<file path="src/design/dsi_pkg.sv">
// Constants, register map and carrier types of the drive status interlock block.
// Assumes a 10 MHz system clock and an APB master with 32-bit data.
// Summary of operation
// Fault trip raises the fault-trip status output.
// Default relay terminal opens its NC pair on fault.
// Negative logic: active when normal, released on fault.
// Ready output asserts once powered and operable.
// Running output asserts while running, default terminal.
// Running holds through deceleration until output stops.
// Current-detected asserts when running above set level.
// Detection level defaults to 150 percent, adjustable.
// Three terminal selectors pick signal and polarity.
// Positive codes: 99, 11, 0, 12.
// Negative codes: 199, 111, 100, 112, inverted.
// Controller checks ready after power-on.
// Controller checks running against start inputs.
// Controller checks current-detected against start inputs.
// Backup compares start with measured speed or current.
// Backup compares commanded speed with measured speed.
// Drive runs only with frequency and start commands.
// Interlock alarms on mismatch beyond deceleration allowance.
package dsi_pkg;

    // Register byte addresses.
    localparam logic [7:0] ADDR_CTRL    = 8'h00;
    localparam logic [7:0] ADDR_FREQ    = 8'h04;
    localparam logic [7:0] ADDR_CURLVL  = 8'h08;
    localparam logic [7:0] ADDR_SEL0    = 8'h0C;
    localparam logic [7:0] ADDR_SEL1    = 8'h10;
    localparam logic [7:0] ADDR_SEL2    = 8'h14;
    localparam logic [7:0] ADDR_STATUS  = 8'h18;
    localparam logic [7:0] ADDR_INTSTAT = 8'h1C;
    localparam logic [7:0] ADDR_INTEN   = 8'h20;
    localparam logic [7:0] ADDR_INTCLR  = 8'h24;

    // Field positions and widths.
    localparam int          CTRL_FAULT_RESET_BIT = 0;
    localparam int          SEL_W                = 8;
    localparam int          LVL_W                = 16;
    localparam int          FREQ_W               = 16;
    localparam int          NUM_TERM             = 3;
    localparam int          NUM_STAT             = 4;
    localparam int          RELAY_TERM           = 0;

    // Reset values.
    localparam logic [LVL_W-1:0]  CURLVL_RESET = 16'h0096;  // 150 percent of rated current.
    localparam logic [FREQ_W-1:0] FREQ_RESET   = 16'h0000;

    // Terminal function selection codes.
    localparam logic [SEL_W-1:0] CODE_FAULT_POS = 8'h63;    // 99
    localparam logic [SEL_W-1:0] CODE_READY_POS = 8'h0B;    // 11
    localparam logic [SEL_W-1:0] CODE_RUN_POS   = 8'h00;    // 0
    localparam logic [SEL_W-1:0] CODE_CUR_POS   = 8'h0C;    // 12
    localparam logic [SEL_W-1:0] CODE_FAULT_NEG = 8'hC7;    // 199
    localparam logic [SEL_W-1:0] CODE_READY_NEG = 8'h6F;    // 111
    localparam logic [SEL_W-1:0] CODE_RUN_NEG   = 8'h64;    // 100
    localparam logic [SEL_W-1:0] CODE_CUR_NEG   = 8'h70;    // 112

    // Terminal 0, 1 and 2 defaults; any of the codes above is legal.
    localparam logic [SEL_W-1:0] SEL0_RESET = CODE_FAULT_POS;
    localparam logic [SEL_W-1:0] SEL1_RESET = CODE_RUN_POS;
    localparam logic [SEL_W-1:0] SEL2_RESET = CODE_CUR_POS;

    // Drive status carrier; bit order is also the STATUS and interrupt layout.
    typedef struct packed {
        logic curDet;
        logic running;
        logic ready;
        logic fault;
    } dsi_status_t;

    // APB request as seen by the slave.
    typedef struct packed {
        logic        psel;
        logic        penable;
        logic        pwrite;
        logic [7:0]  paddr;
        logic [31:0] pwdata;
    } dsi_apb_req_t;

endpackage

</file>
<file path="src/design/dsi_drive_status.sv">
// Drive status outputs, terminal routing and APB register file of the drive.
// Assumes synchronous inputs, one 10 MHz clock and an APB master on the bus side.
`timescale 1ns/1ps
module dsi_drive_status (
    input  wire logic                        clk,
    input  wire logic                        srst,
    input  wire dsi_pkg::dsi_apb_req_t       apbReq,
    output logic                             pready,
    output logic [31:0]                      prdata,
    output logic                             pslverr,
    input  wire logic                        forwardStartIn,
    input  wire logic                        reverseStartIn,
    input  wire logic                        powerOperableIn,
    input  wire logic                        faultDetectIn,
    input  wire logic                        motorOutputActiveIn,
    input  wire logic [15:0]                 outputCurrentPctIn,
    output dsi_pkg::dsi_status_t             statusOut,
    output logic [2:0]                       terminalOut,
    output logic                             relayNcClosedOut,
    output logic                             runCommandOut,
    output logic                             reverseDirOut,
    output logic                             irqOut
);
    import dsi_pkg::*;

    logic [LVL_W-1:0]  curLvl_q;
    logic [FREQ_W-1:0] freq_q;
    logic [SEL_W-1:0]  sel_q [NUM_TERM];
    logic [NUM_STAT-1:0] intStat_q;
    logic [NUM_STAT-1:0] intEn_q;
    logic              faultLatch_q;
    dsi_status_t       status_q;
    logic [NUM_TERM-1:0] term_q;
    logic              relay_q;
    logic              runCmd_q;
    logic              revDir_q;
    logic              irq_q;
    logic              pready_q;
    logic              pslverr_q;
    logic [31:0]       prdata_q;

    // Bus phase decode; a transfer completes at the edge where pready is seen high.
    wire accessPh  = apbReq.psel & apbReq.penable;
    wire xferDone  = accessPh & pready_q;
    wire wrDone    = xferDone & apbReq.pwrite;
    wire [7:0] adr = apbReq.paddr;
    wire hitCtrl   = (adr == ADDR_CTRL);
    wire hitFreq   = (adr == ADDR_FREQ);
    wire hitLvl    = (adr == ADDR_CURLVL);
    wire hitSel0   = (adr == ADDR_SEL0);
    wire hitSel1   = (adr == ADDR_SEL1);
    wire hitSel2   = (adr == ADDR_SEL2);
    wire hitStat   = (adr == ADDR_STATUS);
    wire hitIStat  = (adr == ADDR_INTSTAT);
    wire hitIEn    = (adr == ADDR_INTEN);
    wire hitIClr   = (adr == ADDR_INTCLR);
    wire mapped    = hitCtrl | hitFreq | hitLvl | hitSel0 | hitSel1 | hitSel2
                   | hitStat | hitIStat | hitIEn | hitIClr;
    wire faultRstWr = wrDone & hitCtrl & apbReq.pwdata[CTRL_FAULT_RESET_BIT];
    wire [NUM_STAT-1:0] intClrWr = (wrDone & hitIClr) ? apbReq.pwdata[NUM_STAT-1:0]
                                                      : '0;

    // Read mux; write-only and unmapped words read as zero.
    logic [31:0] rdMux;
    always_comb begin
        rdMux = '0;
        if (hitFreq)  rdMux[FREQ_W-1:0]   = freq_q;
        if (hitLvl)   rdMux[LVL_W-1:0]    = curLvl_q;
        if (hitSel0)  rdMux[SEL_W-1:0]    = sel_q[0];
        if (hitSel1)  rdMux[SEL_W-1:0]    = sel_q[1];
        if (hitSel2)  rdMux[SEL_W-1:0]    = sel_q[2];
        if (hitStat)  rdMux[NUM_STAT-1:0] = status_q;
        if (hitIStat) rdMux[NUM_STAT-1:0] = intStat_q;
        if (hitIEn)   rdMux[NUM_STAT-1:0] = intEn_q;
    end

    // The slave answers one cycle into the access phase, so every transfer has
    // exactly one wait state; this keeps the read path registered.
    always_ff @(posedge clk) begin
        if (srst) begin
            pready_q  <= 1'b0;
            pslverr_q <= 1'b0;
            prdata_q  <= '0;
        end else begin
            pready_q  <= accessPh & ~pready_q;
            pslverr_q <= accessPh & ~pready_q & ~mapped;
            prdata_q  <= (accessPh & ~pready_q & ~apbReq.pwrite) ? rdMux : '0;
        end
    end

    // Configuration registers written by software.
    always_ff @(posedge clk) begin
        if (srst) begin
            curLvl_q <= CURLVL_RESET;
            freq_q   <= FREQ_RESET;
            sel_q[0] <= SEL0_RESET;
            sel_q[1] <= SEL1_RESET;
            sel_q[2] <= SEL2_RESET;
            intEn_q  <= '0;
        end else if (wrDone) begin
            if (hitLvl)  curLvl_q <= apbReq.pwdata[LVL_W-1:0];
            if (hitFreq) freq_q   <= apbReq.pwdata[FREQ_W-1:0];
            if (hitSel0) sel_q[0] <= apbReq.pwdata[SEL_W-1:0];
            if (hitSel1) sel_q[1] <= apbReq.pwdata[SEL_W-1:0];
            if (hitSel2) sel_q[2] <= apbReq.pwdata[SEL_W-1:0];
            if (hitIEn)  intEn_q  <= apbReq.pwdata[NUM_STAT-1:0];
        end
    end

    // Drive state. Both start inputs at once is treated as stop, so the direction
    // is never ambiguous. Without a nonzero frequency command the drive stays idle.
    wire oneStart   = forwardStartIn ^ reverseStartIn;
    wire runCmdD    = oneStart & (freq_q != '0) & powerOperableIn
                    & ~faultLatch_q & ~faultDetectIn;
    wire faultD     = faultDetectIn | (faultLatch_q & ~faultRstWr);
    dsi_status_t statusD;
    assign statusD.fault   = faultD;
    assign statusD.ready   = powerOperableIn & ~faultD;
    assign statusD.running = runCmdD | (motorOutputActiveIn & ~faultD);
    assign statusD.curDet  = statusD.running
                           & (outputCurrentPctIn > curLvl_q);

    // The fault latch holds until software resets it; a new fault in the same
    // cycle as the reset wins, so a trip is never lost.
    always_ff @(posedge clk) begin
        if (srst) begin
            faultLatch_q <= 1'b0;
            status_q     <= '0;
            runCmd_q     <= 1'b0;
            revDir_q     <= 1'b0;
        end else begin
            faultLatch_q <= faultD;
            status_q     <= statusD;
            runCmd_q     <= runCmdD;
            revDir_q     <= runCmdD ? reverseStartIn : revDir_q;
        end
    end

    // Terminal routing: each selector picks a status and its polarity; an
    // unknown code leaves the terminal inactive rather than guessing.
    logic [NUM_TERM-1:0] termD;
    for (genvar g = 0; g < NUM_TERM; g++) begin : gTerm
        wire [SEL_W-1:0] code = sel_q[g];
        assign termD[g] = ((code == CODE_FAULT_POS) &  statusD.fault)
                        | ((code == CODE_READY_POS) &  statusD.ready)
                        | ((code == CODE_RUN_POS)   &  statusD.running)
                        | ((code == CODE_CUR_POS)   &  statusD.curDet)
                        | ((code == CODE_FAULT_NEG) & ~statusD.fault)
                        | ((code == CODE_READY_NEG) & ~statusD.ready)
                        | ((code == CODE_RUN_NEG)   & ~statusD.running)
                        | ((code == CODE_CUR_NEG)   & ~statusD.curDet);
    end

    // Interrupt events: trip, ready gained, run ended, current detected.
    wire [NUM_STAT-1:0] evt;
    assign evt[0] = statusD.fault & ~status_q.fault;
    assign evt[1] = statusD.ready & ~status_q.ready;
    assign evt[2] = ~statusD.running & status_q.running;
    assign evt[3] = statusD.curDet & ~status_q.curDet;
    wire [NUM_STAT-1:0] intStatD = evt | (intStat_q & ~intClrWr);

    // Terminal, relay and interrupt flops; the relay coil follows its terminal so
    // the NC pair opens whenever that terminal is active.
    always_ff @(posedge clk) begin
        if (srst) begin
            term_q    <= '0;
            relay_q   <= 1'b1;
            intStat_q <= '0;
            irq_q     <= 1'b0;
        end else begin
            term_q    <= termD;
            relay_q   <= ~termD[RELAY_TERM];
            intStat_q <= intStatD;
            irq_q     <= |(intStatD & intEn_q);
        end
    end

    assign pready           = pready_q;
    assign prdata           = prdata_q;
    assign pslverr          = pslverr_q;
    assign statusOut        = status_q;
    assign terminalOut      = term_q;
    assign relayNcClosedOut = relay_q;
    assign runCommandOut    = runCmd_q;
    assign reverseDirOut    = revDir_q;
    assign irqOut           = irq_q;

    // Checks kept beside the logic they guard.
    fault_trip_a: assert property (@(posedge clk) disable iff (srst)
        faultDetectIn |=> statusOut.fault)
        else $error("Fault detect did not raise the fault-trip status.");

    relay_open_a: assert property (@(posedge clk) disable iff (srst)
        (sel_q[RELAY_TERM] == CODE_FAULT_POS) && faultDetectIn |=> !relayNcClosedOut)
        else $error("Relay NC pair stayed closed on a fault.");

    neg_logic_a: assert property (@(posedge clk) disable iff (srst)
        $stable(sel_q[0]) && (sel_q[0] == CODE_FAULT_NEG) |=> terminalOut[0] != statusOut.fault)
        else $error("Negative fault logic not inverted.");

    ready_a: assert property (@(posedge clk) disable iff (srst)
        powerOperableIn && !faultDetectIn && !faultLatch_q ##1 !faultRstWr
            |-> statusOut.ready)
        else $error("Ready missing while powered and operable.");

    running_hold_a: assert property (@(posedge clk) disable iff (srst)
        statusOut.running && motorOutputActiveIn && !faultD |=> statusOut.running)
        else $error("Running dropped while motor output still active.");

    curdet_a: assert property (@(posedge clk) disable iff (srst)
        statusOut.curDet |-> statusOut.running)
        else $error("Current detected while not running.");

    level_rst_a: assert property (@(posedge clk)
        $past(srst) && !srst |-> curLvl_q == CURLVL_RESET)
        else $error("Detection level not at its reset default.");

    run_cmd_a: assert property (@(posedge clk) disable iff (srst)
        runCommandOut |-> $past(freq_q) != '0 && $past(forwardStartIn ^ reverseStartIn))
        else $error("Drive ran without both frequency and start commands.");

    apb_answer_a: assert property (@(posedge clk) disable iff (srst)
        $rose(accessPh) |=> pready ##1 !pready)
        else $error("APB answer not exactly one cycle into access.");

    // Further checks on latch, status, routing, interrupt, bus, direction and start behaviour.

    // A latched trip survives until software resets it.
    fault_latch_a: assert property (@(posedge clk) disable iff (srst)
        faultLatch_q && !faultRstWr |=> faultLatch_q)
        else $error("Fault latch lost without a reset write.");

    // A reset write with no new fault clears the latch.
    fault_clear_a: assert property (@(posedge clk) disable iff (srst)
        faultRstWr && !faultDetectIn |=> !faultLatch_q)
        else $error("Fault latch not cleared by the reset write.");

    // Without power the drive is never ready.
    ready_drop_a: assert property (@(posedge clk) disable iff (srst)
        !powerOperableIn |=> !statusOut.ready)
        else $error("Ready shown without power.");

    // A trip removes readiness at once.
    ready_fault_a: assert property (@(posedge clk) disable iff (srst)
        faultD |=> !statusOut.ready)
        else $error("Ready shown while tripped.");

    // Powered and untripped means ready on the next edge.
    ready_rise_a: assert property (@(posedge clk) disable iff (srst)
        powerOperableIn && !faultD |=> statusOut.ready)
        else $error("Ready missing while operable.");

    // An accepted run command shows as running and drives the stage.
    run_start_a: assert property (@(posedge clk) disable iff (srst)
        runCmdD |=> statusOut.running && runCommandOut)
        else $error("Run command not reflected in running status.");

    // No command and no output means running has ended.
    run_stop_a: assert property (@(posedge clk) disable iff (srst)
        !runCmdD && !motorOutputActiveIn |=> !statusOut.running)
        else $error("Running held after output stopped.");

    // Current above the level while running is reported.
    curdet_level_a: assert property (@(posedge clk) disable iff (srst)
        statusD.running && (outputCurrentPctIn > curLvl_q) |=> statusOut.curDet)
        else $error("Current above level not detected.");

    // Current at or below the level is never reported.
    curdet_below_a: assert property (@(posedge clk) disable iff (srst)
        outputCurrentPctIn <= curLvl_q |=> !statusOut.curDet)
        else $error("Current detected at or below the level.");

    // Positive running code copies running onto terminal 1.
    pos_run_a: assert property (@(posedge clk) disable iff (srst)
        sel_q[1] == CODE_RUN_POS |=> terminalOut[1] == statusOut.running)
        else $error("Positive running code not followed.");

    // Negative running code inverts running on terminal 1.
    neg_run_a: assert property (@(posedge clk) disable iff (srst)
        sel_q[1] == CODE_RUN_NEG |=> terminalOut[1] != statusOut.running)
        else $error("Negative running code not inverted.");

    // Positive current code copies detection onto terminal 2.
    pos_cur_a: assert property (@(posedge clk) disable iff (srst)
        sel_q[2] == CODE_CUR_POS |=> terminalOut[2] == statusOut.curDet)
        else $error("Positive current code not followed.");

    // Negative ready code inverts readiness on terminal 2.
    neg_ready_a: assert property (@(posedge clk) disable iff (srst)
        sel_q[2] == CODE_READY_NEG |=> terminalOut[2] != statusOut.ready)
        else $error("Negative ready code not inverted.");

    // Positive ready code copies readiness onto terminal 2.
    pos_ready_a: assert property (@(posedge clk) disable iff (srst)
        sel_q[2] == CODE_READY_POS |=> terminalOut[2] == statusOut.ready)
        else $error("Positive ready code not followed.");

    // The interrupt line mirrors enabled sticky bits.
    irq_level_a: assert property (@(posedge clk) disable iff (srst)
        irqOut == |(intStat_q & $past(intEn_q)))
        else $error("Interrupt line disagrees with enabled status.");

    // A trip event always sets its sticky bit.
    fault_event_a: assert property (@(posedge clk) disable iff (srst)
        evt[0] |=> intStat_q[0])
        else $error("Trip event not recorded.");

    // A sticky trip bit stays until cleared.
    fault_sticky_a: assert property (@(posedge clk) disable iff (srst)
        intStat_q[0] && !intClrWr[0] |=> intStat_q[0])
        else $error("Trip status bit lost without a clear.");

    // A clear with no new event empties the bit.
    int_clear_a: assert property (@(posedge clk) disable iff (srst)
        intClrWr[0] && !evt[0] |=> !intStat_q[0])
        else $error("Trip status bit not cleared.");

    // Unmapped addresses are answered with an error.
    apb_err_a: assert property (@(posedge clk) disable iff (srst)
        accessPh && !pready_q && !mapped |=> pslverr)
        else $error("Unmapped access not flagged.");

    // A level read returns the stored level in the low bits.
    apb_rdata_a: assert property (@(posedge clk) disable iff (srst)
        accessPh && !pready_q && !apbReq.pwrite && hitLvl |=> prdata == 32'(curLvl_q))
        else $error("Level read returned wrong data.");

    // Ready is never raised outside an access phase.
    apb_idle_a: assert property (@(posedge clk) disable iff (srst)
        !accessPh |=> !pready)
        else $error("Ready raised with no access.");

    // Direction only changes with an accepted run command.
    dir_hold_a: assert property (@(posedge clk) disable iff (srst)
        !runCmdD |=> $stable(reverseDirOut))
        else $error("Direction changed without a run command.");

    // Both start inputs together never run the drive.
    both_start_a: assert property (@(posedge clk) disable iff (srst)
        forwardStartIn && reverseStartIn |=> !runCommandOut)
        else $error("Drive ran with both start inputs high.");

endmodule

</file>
◆ ◆ ◆ ◆
#### TASK ITEM:
Using the data above, extract exactly the lines from the one that holds "fault_trip_a: assert property" to the one that holds "(sel_q[RELAY_TERM] == CODE_FAULT_POS)", both ends included, and no others.

#### SOLUTION TO THIS EXERCISE:
    fault_trip_a: assert property (@(posedge clk) disable iff (srst)
        faultDetectIn |=> statusOut.fault)
        else $error("Fault detect did not raise the fault-trip status.");

    relay_open_a: assert property (@(posedge clk) disable iff (srst)
        (sel_q[RELAY_TERM] == CODE_FAULT_POS) && faultDetectIn |=> !relayNcClosedOut)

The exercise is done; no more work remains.